[Data entries]
^^^^^^^^^^^^^^^^

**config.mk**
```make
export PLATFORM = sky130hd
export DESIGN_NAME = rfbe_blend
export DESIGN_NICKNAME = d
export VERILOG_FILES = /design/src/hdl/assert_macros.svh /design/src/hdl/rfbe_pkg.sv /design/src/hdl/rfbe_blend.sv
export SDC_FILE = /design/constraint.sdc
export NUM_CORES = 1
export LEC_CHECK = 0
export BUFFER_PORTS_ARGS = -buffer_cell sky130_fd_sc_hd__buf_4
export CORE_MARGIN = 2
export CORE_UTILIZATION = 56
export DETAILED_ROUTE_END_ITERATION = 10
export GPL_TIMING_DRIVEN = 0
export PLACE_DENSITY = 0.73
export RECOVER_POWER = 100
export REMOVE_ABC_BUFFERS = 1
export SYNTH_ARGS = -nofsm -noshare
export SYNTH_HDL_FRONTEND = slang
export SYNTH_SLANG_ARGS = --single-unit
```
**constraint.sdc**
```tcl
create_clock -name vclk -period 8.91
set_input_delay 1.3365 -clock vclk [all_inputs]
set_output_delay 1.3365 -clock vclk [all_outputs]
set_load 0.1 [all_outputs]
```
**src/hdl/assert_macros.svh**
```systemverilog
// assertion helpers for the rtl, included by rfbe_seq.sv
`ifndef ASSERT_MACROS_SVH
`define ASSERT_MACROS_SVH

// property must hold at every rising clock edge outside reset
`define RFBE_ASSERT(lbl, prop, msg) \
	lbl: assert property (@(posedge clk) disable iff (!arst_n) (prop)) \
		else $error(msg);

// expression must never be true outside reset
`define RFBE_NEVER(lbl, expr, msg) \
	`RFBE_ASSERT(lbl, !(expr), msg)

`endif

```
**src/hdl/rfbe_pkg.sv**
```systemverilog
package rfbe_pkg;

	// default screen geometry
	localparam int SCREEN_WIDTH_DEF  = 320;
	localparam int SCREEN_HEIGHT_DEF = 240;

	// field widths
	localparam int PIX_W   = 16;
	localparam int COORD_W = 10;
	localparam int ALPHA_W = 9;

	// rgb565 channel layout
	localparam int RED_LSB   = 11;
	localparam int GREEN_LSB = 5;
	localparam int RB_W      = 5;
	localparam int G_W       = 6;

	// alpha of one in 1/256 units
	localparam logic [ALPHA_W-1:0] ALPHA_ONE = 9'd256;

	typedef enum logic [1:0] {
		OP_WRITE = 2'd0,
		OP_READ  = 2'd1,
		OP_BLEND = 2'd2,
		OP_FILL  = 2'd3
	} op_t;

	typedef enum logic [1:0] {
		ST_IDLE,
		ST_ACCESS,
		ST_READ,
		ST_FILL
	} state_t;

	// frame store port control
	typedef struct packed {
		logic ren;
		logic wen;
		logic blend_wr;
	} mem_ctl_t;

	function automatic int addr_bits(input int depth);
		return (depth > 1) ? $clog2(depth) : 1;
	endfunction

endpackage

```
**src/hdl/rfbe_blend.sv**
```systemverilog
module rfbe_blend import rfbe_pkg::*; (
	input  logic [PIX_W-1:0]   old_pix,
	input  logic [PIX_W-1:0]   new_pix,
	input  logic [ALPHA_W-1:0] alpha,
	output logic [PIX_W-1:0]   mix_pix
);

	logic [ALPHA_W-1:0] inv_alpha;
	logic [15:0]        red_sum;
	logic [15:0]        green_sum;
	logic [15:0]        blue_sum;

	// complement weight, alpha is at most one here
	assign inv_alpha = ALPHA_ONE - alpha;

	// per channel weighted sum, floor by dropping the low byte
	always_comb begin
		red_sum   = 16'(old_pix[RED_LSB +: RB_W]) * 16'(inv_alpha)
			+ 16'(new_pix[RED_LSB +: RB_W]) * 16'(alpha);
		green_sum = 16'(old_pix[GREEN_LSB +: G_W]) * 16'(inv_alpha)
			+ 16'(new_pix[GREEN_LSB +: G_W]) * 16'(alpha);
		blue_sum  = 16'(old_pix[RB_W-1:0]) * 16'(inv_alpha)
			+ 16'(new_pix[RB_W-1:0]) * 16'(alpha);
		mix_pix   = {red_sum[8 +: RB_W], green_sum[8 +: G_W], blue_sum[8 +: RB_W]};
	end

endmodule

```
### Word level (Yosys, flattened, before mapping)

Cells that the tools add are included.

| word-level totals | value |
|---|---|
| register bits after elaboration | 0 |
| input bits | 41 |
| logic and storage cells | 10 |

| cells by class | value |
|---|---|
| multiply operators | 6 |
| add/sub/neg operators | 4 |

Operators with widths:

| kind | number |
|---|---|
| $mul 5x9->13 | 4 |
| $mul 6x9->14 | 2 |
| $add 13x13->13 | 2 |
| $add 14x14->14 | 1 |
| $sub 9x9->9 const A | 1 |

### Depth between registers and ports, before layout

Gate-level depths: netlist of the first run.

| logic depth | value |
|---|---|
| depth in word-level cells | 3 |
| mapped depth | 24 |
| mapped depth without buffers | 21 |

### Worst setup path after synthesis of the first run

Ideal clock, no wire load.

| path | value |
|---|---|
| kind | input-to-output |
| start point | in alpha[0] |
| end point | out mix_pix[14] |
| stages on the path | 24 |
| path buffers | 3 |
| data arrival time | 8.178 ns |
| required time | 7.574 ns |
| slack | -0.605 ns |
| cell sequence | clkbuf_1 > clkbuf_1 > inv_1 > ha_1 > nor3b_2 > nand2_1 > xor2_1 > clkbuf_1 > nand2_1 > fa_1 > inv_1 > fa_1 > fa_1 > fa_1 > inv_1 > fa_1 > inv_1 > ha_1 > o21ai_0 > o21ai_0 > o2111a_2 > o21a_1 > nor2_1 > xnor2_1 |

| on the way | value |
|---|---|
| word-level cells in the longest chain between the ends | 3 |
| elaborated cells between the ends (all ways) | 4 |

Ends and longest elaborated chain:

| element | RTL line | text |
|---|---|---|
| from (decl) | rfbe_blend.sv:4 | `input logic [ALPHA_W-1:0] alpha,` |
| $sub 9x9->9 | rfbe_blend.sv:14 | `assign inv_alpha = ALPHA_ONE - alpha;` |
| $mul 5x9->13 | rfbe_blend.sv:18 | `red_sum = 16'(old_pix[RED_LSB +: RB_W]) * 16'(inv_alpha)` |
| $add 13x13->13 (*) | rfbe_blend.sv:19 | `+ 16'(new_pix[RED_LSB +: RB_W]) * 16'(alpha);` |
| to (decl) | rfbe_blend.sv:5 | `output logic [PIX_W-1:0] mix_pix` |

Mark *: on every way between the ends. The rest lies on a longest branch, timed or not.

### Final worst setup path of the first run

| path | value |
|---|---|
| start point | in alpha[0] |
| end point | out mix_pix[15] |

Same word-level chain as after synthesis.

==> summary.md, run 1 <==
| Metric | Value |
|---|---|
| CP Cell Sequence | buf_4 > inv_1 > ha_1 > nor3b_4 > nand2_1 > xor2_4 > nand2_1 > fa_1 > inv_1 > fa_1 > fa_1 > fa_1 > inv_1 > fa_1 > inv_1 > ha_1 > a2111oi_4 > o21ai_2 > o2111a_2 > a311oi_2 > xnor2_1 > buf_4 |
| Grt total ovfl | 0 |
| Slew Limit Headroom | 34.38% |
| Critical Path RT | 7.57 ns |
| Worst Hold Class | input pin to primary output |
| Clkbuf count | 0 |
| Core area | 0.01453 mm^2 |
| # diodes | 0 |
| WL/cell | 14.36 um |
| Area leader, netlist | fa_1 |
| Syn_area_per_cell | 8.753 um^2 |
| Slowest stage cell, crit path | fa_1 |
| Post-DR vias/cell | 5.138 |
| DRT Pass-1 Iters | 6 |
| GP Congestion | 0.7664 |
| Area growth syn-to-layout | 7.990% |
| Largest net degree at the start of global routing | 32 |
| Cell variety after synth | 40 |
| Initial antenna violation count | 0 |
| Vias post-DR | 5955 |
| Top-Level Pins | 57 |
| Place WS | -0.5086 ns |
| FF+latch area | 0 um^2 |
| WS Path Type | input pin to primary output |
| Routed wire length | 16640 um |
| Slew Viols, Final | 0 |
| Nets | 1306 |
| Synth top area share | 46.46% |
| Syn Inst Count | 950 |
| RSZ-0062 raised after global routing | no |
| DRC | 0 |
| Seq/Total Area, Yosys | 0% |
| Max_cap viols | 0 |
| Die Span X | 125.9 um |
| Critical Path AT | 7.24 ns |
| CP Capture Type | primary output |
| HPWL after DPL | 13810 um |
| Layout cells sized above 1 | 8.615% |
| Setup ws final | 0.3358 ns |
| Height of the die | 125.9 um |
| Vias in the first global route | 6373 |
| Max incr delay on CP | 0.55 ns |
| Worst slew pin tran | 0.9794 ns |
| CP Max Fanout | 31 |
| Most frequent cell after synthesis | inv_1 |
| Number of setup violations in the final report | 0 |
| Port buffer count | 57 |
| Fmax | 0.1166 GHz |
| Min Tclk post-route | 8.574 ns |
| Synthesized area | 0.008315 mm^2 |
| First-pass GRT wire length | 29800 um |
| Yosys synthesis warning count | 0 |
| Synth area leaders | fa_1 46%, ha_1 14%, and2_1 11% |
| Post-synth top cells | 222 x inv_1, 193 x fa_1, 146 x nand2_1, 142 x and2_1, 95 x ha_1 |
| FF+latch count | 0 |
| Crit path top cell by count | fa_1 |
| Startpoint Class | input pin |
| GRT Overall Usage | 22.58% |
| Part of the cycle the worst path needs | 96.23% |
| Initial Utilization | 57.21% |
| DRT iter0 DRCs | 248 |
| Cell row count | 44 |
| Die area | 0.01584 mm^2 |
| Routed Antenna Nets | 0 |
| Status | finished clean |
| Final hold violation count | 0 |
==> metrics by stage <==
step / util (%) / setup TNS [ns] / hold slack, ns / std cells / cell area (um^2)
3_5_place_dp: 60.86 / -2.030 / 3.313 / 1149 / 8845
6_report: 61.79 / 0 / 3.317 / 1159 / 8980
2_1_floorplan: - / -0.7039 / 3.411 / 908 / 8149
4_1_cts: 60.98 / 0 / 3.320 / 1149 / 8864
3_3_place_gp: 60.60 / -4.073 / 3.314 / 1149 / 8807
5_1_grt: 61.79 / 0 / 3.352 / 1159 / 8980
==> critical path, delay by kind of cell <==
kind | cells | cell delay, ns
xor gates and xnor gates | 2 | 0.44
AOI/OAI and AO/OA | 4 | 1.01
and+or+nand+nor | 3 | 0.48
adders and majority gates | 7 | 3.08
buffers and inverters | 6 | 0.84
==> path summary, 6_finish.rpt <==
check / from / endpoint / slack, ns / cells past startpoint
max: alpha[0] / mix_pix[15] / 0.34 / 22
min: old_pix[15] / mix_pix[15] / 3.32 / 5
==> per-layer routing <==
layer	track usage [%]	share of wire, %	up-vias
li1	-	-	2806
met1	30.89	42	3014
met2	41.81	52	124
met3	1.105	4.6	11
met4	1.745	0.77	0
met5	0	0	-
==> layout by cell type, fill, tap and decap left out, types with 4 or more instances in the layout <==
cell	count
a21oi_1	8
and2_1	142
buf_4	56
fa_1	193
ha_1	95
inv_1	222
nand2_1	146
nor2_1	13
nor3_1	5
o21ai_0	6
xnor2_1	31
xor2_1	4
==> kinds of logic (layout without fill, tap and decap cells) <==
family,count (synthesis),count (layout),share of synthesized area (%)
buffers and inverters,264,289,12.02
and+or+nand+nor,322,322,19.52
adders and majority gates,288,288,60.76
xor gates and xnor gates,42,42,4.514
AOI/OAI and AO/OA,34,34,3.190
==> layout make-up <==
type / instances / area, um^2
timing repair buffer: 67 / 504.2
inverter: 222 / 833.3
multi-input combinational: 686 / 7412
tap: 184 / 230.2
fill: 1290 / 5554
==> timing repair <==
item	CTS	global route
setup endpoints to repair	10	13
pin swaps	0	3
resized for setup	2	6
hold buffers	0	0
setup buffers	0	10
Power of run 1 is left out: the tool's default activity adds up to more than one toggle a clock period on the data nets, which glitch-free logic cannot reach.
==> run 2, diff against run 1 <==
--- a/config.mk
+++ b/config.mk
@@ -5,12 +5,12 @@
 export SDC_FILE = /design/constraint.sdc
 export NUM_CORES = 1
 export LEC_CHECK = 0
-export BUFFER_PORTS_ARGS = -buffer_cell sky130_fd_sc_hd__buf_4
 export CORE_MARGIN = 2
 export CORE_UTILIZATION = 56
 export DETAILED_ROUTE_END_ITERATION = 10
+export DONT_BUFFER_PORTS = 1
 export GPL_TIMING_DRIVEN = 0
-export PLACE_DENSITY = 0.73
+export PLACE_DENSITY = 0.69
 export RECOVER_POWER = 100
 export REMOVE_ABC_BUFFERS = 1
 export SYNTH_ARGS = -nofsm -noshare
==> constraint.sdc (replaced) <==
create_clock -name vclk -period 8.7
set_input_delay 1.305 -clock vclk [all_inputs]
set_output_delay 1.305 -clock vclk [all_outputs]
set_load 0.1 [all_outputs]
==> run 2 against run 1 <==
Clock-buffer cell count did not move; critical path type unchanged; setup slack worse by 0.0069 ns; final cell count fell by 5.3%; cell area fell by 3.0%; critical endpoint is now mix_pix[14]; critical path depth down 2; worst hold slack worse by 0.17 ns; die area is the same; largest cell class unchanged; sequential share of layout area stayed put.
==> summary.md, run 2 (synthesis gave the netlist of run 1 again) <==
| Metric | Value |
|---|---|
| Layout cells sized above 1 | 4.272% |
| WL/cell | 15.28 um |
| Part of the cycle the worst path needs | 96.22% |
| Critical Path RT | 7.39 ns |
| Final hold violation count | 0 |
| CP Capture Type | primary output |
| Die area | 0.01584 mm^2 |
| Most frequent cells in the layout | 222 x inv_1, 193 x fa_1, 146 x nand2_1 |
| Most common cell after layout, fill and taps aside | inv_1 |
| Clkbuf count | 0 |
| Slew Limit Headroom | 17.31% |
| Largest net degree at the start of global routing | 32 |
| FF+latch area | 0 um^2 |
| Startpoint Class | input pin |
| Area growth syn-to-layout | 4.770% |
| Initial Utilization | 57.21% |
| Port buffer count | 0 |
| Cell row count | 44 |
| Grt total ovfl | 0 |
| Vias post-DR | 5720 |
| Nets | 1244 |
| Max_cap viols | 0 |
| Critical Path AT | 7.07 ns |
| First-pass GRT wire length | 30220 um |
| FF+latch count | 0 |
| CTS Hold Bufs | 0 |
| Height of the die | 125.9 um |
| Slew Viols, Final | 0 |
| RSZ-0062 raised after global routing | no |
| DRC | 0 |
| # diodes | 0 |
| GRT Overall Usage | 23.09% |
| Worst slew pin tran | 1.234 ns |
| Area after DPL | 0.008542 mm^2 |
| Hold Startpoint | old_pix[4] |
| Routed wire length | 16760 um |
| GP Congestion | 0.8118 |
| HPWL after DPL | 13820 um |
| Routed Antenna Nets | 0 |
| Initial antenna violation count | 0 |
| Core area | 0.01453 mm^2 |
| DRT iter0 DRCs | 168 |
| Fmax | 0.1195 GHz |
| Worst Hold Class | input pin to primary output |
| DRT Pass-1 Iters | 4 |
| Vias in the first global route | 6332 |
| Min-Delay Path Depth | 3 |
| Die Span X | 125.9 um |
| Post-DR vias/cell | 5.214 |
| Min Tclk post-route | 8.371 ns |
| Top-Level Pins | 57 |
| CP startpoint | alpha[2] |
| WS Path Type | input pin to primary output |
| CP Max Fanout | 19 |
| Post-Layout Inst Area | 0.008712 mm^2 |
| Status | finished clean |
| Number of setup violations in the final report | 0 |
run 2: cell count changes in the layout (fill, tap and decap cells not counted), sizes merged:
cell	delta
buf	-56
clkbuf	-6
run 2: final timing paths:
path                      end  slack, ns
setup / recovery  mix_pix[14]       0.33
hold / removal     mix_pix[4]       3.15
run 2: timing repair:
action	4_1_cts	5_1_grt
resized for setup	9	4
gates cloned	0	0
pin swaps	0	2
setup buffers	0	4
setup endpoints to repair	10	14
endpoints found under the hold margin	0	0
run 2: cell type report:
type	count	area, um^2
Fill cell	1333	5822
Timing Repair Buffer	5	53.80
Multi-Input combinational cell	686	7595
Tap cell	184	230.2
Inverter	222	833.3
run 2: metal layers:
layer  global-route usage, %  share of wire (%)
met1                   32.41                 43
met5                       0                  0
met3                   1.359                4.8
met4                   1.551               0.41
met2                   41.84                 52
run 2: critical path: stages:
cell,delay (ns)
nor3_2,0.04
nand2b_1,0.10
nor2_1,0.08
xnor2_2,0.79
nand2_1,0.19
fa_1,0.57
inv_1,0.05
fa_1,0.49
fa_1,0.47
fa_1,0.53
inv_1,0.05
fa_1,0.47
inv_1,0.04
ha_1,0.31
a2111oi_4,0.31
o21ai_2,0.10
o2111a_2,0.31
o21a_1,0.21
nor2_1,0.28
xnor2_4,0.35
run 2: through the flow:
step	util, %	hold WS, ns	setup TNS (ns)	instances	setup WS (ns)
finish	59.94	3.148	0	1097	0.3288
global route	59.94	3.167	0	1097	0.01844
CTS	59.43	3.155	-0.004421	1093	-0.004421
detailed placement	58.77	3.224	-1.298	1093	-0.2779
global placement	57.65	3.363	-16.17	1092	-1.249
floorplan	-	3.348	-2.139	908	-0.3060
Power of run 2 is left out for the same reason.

^^^^^^^^^^^^^^^^

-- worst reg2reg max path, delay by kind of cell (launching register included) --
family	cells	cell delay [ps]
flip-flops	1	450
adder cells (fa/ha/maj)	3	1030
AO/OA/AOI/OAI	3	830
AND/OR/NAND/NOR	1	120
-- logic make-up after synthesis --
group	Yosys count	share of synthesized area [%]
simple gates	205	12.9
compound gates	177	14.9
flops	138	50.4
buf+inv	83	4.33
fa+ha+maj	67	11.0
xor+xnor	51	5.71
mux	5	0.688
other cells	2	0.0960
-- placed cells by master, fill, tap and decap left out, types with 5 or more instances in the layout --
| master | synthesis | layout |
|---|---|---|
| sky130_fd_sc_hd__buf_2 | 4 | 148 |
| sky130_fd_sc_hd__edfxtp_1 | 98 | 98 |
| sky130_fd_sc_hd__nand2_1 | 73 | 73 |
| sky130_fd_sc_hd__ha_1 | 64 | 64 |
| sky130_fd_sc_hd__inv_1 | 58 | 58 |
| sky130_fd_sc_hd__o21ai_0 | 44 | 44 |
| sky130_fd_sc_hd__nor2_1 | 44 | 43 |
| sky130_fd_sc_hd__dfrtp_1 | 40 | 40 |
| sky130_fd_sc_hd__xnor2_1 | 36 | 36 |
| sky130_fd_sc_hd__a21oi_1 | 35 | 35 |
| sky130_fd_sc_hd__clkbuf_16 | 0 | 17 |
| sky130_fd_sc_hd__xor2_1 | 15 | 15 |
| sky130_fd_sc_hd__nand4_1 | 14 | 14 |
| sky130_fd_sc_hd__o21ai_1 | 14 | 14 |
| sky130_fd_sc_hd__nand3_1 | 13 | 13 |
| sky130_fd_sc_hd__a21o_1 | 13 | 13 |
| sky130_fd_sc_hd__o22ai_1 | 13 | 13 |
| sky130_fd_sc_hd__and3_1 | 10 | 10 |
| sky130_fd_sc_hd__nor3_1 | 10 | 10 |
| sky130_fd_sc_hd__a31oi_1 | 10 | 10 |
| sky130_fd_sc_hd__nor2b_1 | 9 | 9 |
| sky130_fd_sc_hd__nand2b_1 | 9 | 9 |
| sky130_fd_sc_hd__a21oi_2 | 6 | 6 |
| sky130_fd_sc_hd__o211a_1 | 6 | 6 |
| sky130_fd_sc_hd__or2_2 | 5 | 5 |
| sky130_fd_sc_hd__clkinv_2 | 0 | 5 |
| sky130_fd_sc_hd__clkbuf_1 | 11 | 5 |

^^^^^^^^^^^^^^^^

[EXERCISE]:
The required answer is the exact run of lines above starting at the line with "sky130_fd_sc_hd__nand4_1 | 14 | 14 |" and ending at the line with "sky130_fd_sc_hd__clkbuf_1 | 11 | 5 |", with both ends present.

[ANSWER BOX]:
| sky130_fd_sc_hd__nand4_1 | 14 | 14 |
| sky130_fd_sc_hd__o21ai_1 | 14 | 14 |
| sky130_fd_sc_hd__nand3_1 | 13 | 13 |
| sky130_fd_sc_hd__a21o_1 | 13 | 13 |
| sky130_fd_sc_hd__o22ai_1 | 13 | 13 |
| sky130_fd_sc_hd__and3_1 | 10 | 10 |
| sky130_fd_sc_hd__nor3_1 | 10 | 10 |
| sky130_fd_sc_hd__a31oi_1 | 10 | 10 |
| sky130_fd_sc_hd__nor2b_1 | 9 | 9 |
| sky130_fd_sc_hd__nand2b_1 | 9 | 9 |
| sky130_fd_sc_hd__a21oi_2 | 6 | 6 |
| sky130_fd_sc_hd__o211a_1 | 6 | 6 |
| sky130_fd_sc_hd__or2_2 | 5 | 5 |
| sky130_fd_sc_hd__clkinv_2 | 0 | 5 |
| sky130_fd_sc_hd__clkbuf_1 | 11 | 5 |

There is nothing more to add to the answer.